• [Your task] Each line of the entries that mentions the string "global" needs to be reported.

• [Data records]
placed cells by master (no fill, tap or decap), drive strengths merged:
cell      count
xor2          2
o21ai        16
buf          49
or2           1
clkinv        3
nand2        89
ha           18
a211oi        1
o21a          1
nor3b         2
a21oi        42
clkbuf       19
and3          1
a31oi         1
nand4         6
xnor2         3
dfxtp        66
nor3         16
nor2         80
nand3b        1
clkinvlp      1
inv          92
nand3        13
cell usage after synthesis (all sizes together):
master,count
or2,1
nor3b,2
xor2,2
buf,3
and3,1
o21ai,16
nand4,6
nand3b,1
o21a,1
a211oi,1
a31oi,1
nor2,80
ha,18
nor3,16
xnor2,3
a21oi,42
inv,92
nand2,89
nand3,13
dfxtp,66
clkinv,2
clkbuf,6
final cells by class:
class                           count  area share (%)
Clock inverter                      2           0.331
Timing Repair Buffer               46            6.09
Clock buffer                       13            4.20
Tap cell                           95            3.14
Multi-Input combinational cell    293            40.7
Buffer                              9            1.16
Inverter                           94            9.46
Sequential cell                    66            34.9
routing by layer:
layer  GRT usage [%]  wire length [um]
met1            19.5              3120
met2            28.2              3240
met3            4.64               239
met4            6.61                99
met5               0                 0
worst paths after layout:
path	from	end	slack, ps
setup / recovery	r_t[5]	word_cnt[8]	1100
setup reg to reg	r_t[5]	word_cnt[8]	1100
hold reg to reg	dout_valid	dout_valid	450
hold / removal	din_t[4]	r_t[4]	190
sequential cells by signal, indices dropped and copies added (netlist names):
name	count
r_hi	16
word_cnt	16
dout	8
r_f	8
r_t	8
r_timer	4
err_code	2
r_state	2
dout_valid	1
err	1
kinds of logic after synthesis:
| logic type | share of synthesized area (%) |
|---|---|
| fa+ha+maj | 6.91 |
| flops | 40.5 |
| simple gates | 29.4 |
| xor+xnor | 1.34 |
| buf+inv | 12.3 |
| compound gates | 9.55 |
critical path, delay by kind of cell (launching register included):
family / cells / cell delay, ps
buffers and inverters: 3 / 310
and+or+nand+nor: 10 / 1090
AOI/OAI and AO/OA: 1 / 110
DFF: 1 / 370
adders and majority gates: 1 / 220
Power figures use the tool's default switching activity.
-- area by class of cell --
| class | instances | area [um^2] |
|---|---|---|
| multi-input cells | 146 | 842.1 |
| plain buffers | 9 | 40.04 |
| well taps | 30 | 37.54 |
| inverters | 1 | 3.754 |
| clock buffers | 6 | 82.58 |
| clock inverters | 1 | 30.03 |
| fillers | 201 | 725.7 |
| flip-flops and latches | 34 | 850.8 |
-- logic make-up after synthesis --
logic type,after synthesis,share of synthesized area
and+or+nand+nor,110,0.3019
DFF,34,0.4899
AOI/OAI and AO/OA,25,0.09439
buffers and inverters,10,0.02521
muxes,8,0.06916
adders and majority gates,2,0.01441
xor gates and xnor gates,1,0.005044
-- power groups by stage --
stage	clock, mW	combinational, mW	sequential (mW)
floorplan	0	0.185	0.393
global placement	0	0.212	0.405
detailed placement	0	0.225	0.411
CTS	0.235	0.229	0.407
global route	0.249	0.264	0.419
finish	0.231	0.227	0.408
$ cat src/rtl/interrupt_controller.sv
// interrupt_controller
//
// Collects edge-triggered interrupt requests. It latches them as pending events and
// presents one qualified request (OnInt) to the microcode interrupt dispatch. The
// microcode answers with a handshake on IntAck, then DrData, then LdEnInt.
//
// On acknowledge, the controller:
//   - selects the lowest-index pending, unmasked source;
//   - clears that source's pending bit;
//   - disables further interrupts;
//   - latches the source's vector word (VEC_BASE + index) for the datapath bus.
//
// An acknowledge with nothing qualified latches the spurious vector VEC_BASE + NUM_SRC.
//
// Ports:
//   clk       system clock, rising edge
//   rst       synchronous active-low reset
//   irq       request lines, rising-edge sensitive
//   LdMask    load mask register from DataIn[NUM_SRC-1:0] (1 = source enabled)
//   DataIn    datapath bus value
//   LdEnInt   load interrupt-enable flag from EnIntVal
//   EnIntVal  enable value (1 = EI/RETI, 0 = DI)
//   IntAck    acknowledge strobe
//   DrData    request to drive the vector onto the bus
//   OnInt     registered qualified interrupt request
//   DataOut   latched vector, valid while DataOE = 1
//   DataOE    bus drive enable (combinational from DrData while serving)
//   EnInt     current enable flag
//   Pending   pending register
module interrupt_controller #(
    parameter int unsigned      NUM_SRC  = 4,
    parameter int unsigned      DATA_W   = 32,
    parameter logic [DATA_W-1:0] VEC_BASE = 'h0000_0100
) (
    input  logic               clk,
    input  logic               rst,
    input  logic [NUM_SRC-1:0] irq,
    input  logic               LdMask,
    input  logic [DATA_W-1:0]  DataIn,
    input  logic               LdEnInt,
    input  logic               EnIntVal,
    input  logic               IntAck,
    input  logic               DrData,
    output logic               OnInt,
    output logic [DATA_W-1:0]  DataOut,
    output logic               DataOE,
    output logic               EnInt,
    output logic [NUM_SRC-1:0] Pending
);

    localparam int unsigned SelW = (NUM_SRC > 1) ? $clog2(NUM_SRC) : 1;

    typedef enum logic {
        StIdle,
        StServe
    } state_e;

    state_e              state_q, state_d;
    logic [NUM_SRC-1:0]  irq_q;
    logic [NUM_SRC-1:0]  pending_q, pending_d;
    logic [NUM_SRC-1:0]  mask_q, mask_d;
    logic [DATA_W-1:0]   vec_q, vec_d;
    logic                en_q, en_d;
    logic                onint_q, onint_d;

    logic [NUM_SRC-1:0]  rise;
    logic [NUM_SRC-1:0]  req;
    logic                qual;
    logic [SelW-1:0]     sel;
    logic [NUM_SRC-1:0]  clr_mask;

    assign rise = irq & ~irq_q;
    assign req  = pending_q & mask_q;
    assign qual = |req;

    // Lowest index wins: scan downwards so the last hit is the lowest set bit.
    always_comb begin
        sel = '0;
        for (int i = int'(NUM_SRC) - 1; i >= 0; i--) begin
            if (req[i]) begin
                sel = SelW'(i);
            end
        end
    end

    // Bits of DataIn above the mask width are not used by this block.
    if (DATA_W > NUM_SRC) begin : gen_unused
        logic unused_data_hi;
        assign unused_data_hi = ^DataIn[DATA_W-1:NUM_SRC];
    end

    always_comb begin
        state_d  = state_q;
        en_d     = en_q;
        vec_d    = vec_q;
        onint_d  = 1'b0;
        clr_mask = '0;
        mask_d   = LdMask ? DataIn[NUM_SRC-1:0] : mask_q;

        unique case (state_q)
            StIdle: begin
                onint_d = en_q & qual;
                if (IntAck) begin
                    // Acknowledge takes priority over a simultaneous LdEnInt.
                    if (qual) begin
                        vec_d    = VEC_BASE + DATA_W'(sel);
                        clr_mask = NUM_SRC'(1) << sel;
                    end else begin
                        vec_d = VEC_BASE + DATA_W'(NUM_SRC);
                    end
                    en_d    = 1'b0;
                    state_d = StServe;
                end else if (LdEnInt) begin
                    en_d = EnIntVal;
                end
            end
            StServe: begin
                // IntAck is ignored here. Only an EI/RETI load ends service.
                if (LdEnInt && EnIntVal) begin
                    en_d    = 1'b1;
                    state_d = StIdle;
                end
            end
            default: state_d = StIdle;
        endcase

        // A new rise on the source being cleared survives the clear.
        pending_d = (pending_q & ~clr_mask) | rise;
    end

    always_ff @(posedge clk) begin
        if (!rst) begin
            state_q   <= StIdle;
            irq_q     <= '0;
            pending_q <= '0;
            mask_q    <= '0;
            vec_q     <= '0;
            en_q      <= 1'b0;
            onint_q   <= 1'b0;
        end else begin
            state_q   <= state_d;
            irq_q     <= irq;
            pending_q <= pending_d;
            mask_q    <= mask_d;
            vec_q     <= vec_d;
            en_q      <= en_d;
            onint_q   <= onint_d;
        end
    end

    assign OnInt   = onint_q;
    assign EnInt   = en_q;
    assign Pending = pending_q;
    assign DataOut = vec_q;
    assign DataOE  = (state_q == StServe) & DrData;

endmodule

• [Response below]
global placement	0	0.212	0.405
global route	0.249	0.264	0.419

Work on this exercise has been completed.